Exercise data:
File: src/rtl/interrupt_controller.sv
// Edge-latched five-source interrupt controller (IF/IE). Fixed-priority dispatch to the CPU: source edge to oIrqReq in two cycles.
// Request is held with a stable vector until acked or cancelled; a one-cycle gap follows every ack.
module interrupt_controller #(
    parameter logic [7:0] VECTOR_BASE   = 8'h40,
    parameter logic [7:0] VECTOR_STRIDE = 8'h08
) (
    input  logic       iClock,
    input  logic       iReset_n,
    input  logic       iIntVblank,
    input  logic       iIntLcdStat,
    input  logic       iIntTimer,
    input  logic       iIntSerial,
    input  logic       iIntJoypad,
    input  logic       iMcuWeIf,
    input  logic       iMcuWeIe,
    input  logic [7:0] iMcuWriteData,
    input  logic       iIme,
    input  logic       iIrqAck,
    output logic [7:0] oIf,
    output logic [7:0] oIe,
    output logic       oIrqReq,
    output logic [7:0] oIrqVector,
    output logic       oWakeup
);

    typedef enum logic [1:0] {IRQ_IDLE, IRQ_REQ, IRQ_DONE} irq_state_e;

    irq_state_e state_q, state_d;
    logic [4:0] if_q, if_d;
    logic [7:0] ie_q, ie_d;
    logic [4:0] src_q;
    logic [2:0] idx_q, idx_d;
    logic [4:0] src, src_edge, pend, sel_mask;
    logic [2:0] enc_idx;
    logic       ack_clr;

    assign src      = {iIntJoypad, iIntSerial, iIntTimer, iIntLcdStat, iIntVblank};
    assign src_edge = src & ~src_q;
    assign pend     = if_q & ie_q[4:0];
    assign sel_mask = 5'b00001 << idx_q;
    assign ack_clr  = (state_q == IRQ_REQ) && iIrqAck;

    always_comb begin
        enc_idx = 3'd0;
        for (int k = 4; k >= 0; k--) begin
            if (pend[k]) enc_idx = 3'(k);
        end
    end

    // Later assignments win: a source edge overrides both the ack clear and a CPU write.
    always_comb begin
        if_d = if_q;
        if (iMcuWeIf) if_d = iMcuWriteData[4:0];
        if (ack_clr)  if_d = if_d & ~sel_mask;
        if_d = if_d | src_edge;
    end

    assign ie_d = iMcuWeIe ? iMcuWriteData : ie_q;

    always_ff @(posedge iClock or negedge iReset_n) begin
        if (!iReset_n) begin
            if_q  <= 5'd0;
            ie_q  <= 8'h00;
            src_q <= 5'd0;
            idx_q <= 3'd0;
        end else begin
            if_q  <= if_d;
            ie_q  <= ie_d;
            src_q <= src;
            idx_q <= idx_d;
        end
    end

    always_ff @(posedge iClock or negedge iReset_n) begin
        if (!iReset_n) state_q <= IRQ_IDLE;
        else           state_q <= state_d;
    end

    always_comb begin
        state_d = state_q;
        idx_d   = idx_q;
        case (state_q)
            IRQ_IDLE: begin
                if (iIme && (|pend)) begin
                    state_d = IRQ_REQ;
                    idx_d   = enc_idx;
                end
            end
            IRQ_REQ: begin
                if (iIrqAck)                              state_d = IRQ_DONE;
                else if (!iIme || !(|(pend & sel_mask)))  state_d = IRQ_IDLE;
            end
            IRQ_DONE: state_d = IRQ_IDLE;
            default:  state_d = IRQ_IDLE;
        endcase
    end

    always_comb begin
        oIrqReq    = 1'b0;
        oIrqVector = 8'h00;
        if (state_q == IRQ_REQ) begin
            oIrqReq    = 1'b1;
            oIrqVector = VECTOR_BASE + ({5'd0, idx_q} * VECTOR_STRIDE);
        end
    end

    assign oIf     = {3'b111, if_q};
    assign oIe     = ie_q;
    assign oWakeup = |pend;

endmodule

File: config.mk
export PLATFORM = sky130hd
export DESIGN_NAME = interrupt_controller
export DESIGN_NICKNAME = d
export VERILOG_FILES = /design/src/rtl/interrupt_controller.sv
export SDC_FILE = /design/constraint.sdc
export NUM_CORES = 1
export LEC_CHECK = 0
export CORE_MARGIN = 10
export CORE_UTILIZATION = 48
export CTS_BUF_LIST = sky130_fd_sc_hd__clkbuf_4
export CTS_CLUSTER_SIZE = 30
export DETAILED_ROUTE_END_ITERATION = 8
export GPL_TIMING_DRIVEN = 0
export PLACE_DENSITY = 0.93
export SETUP_SLACK_MARGIN = 0.2
export SKIP_CTS_REPAIR_TIMING = 1
export SYNTH_ARGS = -nofsm -noshare
export SYNTH_HDL_FRONTEND = slang
export SYNTH_SLANG_ARGS = --single-unit
File: constraint.sdc
create_clock -name iClock -period 2.8 [get_ports iClock]
set_input_delay 0.28 -clock iClock [delete_from_list [all_inputs] [get_ports iClock]]
set_output_delay 0.28 -clock iClock [all_outputs]
set_load 0.01 [all_outputs]
### Yosys cells after proc, flatten, opt, wreduce, memory -nomap -nowiden

Cells that the tools add are included.
W data, S select, Z words.

| word-level totals | value |
|---|---|
| memory bits (read-only) | 0 |
| logic and storage cells | 40 |
| latch bits | 0 |
| bits of input ports | 19 |
| RAM bits | 0 |
| memories | 0 |
| register bits | 23 |

| operators by class | value |
|---|---|
| multiplexer cells | 13 |
| order comparisons | 0 |
| add/subtract/negate cells | 1 |
| shift operators | 1 |
| reduce and logical (&&, ||, !) cells | 10 |
| equal/unequal tests | 3 |
| $mul | 0 |
| divide/modulo/power cells | 0 |
| bitwise operators | 7 |

Operators with widths:

| kind | number |
|---|---|
| $and A5 B5 Y5 | 4 |
| $mux W3 | 5 |
| $mux W5 | 2 |
| $not A5 Y5 | 2 |
| $reduce_or A5 Y1 | 2 |
| $add A7 B6 Y8 const A | 1 |
| $mux W8 | 1 |
| $mux W2 | 3 |
| $or A5 B5 Y5 | 1 |
| $shl A1 B3 Y5 const A | 1 |
| $pmux W2 S2 | 1 |
| $reduce_and A2 Y1 | 2 |
| $ne A3 B3 Y1 const B | 1 |
| $eq A2 B1 Y1 const B | 1 |
| $logic_and A1 B1 Y1 | 2 |
| $logic_not A1 Y1 | 2 |
| $logic_not A2 Y1 | 1 |
| $ne A2 B2 Y1 const B | 1 |
| $logic_or A1 B1 Y1 | 1 |
| $mux W1 | 1 |

### Depth between registers and ports, before layout

Gate-level depths: netlist of the first run.

| logic depth | value |
|---|---|
| depth in word-level cells | 8 |
| depth in mapped cells | 5 |
| mapped depth without buffers | 4 |

### Worst setup path before layout of the first run

OpenSTA, ideal clock, no wires.

| path | value |
|---|---|
| path kind | register -> register |
| start point | register if_q[1] |
| end point | register idx_q[0] |
| clock period less this slack | 1.339 ns |
| data arrival time | 1.214 ns |
| data required time | 2.675 ns |
| library setup time | 0.125 ns |
| buffers on the path | 0 |
| path slack | 1.461 ns |
| stages on the path, launching flop included | 5 |
| cells stage by stage | dfrtp_1 > a22o_4 > nor2_4 > a21oi_4 > mux2_4 |

| on the way | value |
|---|---|
| longest elaborated chain between the ends | 4 |
| elaborated cells between the ends (all ways) | 6 |

RTL lines:

| item | RTL line | RTL |
|---|---|---|
| start: declaration | 29 | `logic [4:0] if_q, if_d;` |
| start signal: assignment | 67 | `if_q <= if_d;` |
| $and A5 B5 Y5 (*) | 39 | `assign pend = if_q & ie_q[4:0];` |
| $reduce_or A5 Y1 | 84 | `if (iIme && (\|pend)) begin` |
| $logic_and A1 B1 Y1 | 84 |  |
| $reduce_and A2 Y1 (no source line) | n/a |  |
| end signal: assignment | 70 | `idx_q <= idx_d;` |
| end: declaration | 32 | `logic [2:0] idx_q, idx_d;` |

Every way passes the cells marked *; elsewhere a longest branch is shown, timed or not.
A chain may end at the register's enable or synchronous reset.

### Final worst setup path of the first run

| path | value |
|---|---|
| start point | register if_q[1] |
| end point | output oWakeup |

| on the way | value |
|---|---|
| longest elaborated chain between the ends | 2 |

RTL lines:

| item | RTL line | RTL |
|---|---|---|
| $and A5 B5 Y5 | 39 |  |
| $reduce_or A5 Y1 | 109 | `assign oWakeup = \|pend;` |
| end: declaration | 23 | `output logic oWakeup` |

Every way passes these cells.

==> results of run 1 <==
## layout by cell type (no fill, tap or decap), types with 2 or more instances in the layout
cell / Yosys / final
o22ai_1: 3 / 3
clkbuf_1: 2 / 2
mux2i_1: 4 / 4
and2_1: 4 / 4
nor3_1: 2 / 2
inv_1: 5 / 5
dfrtp_1: 23 / 23
nand2_1: 4 / 4
clkbuf_4: 0 / 3
mux2_2: 8 / 8
clkdlybuf4s50_1: 0 / 35
nor2_1: 2 / 2
o21ai_1: 2 / 2
mux2_4: 3 / 3
a21oi_1: 2 / 2
conb_1: 2 / 7
buf_4: 9 / 9
## cells by family after synthesis
group | Yosys count
DFF | 23
and+or+nand+nor | 24
AOI/OAI and AO/OA | 17
other | 2
buffers and inverters | 17
muxes | 15
## registers in the layout, indices dropped and copies added, names as in the netlist
register / flops
if_q: 5
state_q: 2
idx_q: 3
src_q: 5
oIe: 8
## per-layer routing
layer / track usage, % / vias to the layer above / share of wire, %
met1: 12.34 / 424 / 39
met2: 19.96 / 41 / 49
met5: 0 / - / 0
li1: - / 418 / -
met4: 5.100 / 0 / 2.9
met3: 4.850 / 9 / 9.3
## cell type report
type	instances	area share, %
well taps	28	2.208
clock inverters	1	0.3155
flip-flops and latches	23	36.28
plain buffers	12	5.047
multi-input cells	63	31.47
inverters	5	1.183
repair buffers	35	22.08
clock buffers	3	1.420
## power groups by stage
| stage | Clock (uW) | Combinational [uW] | Sequential [uW] |
|---|---|---|---|
| 2_1_floorplan | 0 | 213 | 427 |
| 3_3_place_gp | 0 | 358 | 422 |
| 3_5_place_dp | 0 | 366 | 428 |
| 4_1_cts | 155 | 371 | 422 |
| 5_1_grt | 169 | 400 | 429 |
| 6_report | 154 | 369 | 423 |
## final timing paths
kind                       cells after the start                     end
setup / recovery                               4                 oWakeup
hold / removal                                 1       if_q[1]$_DFF_PN0_
setup reg to reg                               4    idx_q[0]$_DFFE_PN0P_
hold reg to reg                                1       if_q[1]$_DFF_PN0_
max in group asynchronous                      1  state_q[0]$_DFFE_PN0P_
min in group asynchronous                      1      oIe[6]$_DFFE_PN0P_
## per-stage QoR
step                      setup slack [ns]  utilization (%)  hold WS [ns]  instances  power (uW)
after floorplan                      1.461                -      -0.01559        103       640.6
after global placement               1.121            69.15        0.3960        166       780.3
after detailed placement             1.134            69.15        0.4016        166       794.5
after CTS                           0.7694            70.37        0.4079        170       947.7
after global routing                0.7088            70.37        0.4096        170       998.5
final                               0.7761            70.37        0.4064        170       946.4
==> impl_metrics.tcl, run 1 <==
set metrics [dict create \
    grt_pass1_wl_mm 4.781 \
    synth_most_common_cell "dfrtp_1" \
    placed_area_um2 1559 \
    cp.arrival_ns 1.74 \
    synth_fa_ha_area_share_pct 0 \
    avgViaCountPerCell 5.247 \
    fillers 177 \
    dr.pass1.iters 4 \
    grt_pass1_vias 967 \
    drt-initial-drc-count 15 \
    layout-drive-gt1-share_pct 22.54 \
    ioPinCount 45 \
    ys_warn_count 0 \
    start_util_pct 51.22 \
    multiInputGateArea_um2 499.2 \
    pwr-share-seq_pct 44.7 \
    syn_area_per_cell_um2 11.78 \
    wire_per_inst_um 16.59 \
    slew_headroom_pct 33.69 \
    finalHoldViolCount 0 \
    core_area_um2 2255 \
    antenna_cells 0 \
    die-height_um 69.05 \
    fp.dieArea_um2 4768 \
    cp_slowest_cell "clkdlybuf4s50_1" \
    synth_xor_area_share_pct 0 \
    cts.sinks 23 \
    ys_ff_latch 23 \
    grt_usage_pct 11.74 \
    power_switching_uw 310.2 \
    cts-root-buf "clkbuf_4" \
    cp-start-kind "flip-flop" \
    leakagePower_uw 0.0007015 \
    fin_tns_setup_ns 0 \
    rows 17 \
    synth-simple-area-share_pct 13.76 \
    synth.cells.most_frequent "23 x dfrtp_1, 9 x buf_4, 8 x mux2_2" \
    worstHoldPathType "reg2reg" \
    rsz0062_at_grt "false" \
    setup_viol 0 \
    synth-seq-area-share_pct 49.84 \
    synth_cell_types 38 \
    regArea_um2 575.6 \
    r2r-start "if_q[1]$_DFF_PN0_" \
    routabilityCongestion 0.7892 \
    p_sw_share_pct 32.77 \
    synth_top_family_by_area "multiplexers" \
    p_comb_share_pct 39.0 \
    crit_buf_inv 1 \
    grt_start_max_net_pins 24 \
    clock_path_buffers 2 \
    p_per_area_nw_per_um2 596.5 \
    drt_wl_total_mm 2.820 \
    numCtsBuffers 3 \
    clkTransAtPathRegs_ns 0.13 \
    synth_ff_type "dfrtp_1" \
    synth_edf_count 0 \
    critPathTopFamily "buffers and inverters" \
    dp.final_hpwl_mm 2.250 \
    synth_top_area_share_pct 49.84 \
    r2r_slack_ns 1.42 \
    synth-compound-area-share_pct 12.03 \
    drc_errors 0 \
    tritoncts "done" \
    fin_crit_ns 2.024 \
    run_status "finished clean" \
    async_flop_share_pct 100.0 \
    worst-setup-path-type "reg2out" \
    cp.required_ns 2.52 \
    ant_nets 0 \
    finalCritPeriodShare_pct 72.28 \
    path_max_fanout 5 \
    max_freq_mhz 494.1 \
    crit_path_cell_trace "a22o_4 > nor2_4 > nand2_1 > clkdlybuf4s50_1" \
    synth_area_leader_cell "dfrtp_1" \
    nets 162 \
    fin_area_um2 1587 \
    clkLatencyLatePin_ns 0.32 \
    synth_area_leaders "dfrtp_1 50%, mux2_2 7.8%, buf_4 5.9%" \
    portBuffers 35 \
    vdd_drop_max_uv 501.8 \
    p_clk_share_pct 16.3 \
    htreeDepth 1 \
    synth.area.mux_share_pct 15.17 \
    synthCells 98 \
    cap_violations 0 \
    worstHoldStart "src_q[1]$_DFF_PN0_" \
    fp.dieW_um 69.05 \
    clock-skew-final_ns 0.01067 \
    vias 892 \
    crit_path_start "if_q[1]$_DFF_PN0_" \
    antenna_found_initial 0 \
    slowest_delay_ns 0.47 \
    synth_area_um2 1155 \
    cp-end-kind "output pin" \
    worstMarginPinSlew_ns 0.9916 \
    area_delta_synth_final_pct 37.38 \
    overflow 0 \
    slew_viol_final 0 \
    p_int_uw 636.3 \
]
(Power assumes the default switching activity.)
==> run 2: changes to the inputs <==
--- a/config.mk
+++ b/config.mk
@@ -6,12 +6,12 @@
 export NUM_CORES = 1
 export LEC_CHECK = 0
 export CORE_MARGIN = 10
-export CORE_UTILIZATION = 48
+export CORE_UTILIZATION = 45
 export CTS_BUF_LIST = sky130_fd_sc_hd__clkbuf_4
 export CTS_CLUSTER_SIZE = 30
 export DETAILED_ROUTE_END_ITERATION = 8
 export GPL_TIMING_DRIVEN = 0
-export PLACE_DENSITY = 0.93
+export PLACE_DENSITY = 0.88
 export SETUP_SLACK_MARGIN = 0.2
 export SKIP_CTS_REPAIR_TIMING = 1
 export SYNTH_ARGS = -nofsm -noshare
==> constraint.sdc (replaced) <==
create_clock -name iClock -period 1.9 [get_ports iClock]
set_input_delay 0.19 -clock iClock [delete_from_list [all_inputs] [get_ports iClock]]
set_output_delay 0.19 -clock iClock [all_outputs]
set_load 0.01 [all_outputs]
==> run 2 against run 1 <==
Effect of this change: power up 51%; flip-flop and latch count unchanged; critical path type unchanged; via count down 0.67%; worst setup slack worse by 0.50 ns; wire length down 1.7%; global-route usage down 1.2 points; first-iteration DRC count down 20%; final area up 4.6%.
==> impl_metrics.tcl, run 2 (synthesis results as in run 1) <==
set metrics [dict create \
    run_status "finished clean" \
    r2r_slack_ns 0.47 \
    dr.pass1.iters 4 \
    clkLatencyLatePin_ns 0.32 \
    rsz0062_at_grt "false" \
    fp.dieW_um 70.66 \
    worst-setup-path-type "reg2out" \
    largest_reg_flops 8 \
    antenna_found_initial 0 \
    grt_pass1_wl_mm 4.471 \
    grt_start_max_net_pins 24 \
    fin_tns_setup_ns 0 \
    numCtsBuffers 3 \
    placed_area_um2 1562 \
    rr_worst_depth 5 \
    r2r-start "if_q[1]$_DFF_PN0_" \
    worstHoldPathType "in2reg" \
    portBuffers 35 \
    cp.arrival_ns 1.44 \
    setup_viol 0 \
    grt_usage_pct 10.53 \
    timing.hold.ws_ns 0.3225 \
    leakagePower_uw 0.0008146 \
    mostFrequentLayoutCell "clkdlybuf4s50_1" \
    layout_common_cells "29 x clkdlybuf4s50_1, 21 x dfrtp_1, 15 x buf_4" \
    slew_viol_final 0 \
    drc_errors 0 \
    finalPower_uw 1433 \
    worst_slack_ns 0.2747 \
    min_to "src_q[3]$_DFF_PN0_" \
    vdd_drop_max_uv 642.5 \
    r2r_end "state_q[0]$_DFFE_PN0P_" \
    routabilityCongestion 0.8245 \
    nets 168 \
    min_path_cells 1 \
    vias 886 \
    finalHoldViolCount 0 \
    cts.sinks 23 \
    tritoncts "done" \
    slew_headroom_pct 33.25 \
    fp.dieArea_um2 4993 \
    wire_per_inst_um 15.57 \
    drt_wl_total_mm 2.772 \
    overflow 0 \
    fin_crit_ns 1.625 \
    antenna_cells 0 \
    worstMarginPinSlew_ns 0.9982 \
    worstHoldStart "iIntSerial" \
    cp.required_ns 1.71 \
    avgViaCountPerCell 4.978 \
    path_max_fanout 4 \
    die-height_um 70.66 \
    finalCritPeriodShare_pct 85.54 \
    layout-drive-gt1-share_pct 27.03 \
    rows 18 \
    drt-initial-drc-count 12 \
    dp_slack_ns 0.2901 \
    ioPinCount 45 \
    cp-end-kind "output pin" \
    htreeDepth 1 \
    dp.final_hpwl_mm 2.155 \
    start_util_pct 47.04 \
    clock_path_buffers 2 \
    core_area_um2 2455 \
    p_per_area_nw_per_um2 863.5 \
    cts-root-buf "clkbuf_4" \
    cp-start-kind "flip-flop" \
    clock-skew-final_ns 0.009408 \
    fin_area_um2 1659 \
    ant_nets 0 \
    cap_violations 0 \
    max_freq_mhz 615.3 \
    clkTransAtPathRegs_ns 0.13 \
    area_delta_synth_final_pct 43.66 \
    grt_pass1_vias 965 \
]
==> run 2: stage by stage <==
step,utilization (%),cells
2_1_floorplan,-,103
3_3_place_gp,63.61,168
3_5_place_dp,63.61,168
4_1_cts,64.73,172
5_1_grt,67.58,178
6_report,67.58,178
==> run 2: power breakdown <==
group | total (uW) | internal (uW) | leakage, uW | switching (uW)
clock network | 232 | 79.0 | 0.0000177 | 153
logic | 577 | 332 | 0.000529 | 245
registers | 624 | 559 | 0.000268 | 64.4
total | 1430 | 970 | 0.000815 | 462
==> run 2: worst max-delay path by stage <==
stage,cells after the start,startpoint,slack (ns),endpoint
2_1_floorplan,4,if_q[1]$_DFF_PN0_,0.56,idx_q[0]$_DFFE_PN0P_
3_3_place_gp,5,iIrqAck,0.28,if_q[1]$_DFF_PN0_
3_5_place_dp,5,iIrqAck,0.29,if_q[1]$_DFF_PN0_
4_1_cts,4,if_q[3]$_DFF_PN0_,-0.05,oWakeup
5_1_grt,4,if_q[1]$_DFF_PN0_,0.23,oWakeup
6_report,4,if_q[1]$_DFF_PN0_,0.27,oWakeup
==> run 2: cell type report <==
cell class,instances,area [um^2]
Inverter,5,18.77
Tap cell,30,37.54
Clock inverter,1,5.005
Timing Repair Buffer,41,410.4
Fill cell,202,795.8
Sequential cell,23,578.1
Multi-Input combinational cell,63,504.2
Clock buffer,3,22.52
Buffer,12,82.58
==> run 2: metal layers <==
layer  part of all wire (%)  vias to the layer above  track usage, %
met2                     49                       36           16.97
met5                      0                        -               0
li1                       -                      428               -
met1                     37                      417           11.54
met3                     12                        5           5.579
met4                    1.7                        0           3.871
==> run 2: worst max-delay path, stage by stage, from the launching register on <==
cell and delay, ns:
dfrtp_2 0.47, a22o_4 0.28, nor2_4 0.13, nand2_1 0.06, dlymetal6s2s_1 0.17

Your task: Where a line of the listing holds "avgViaCountPerCell", show that line.

Exercise answer:
    avgViaCountPerCell 5.247 \
    avgViaCountPerCell 4.978 \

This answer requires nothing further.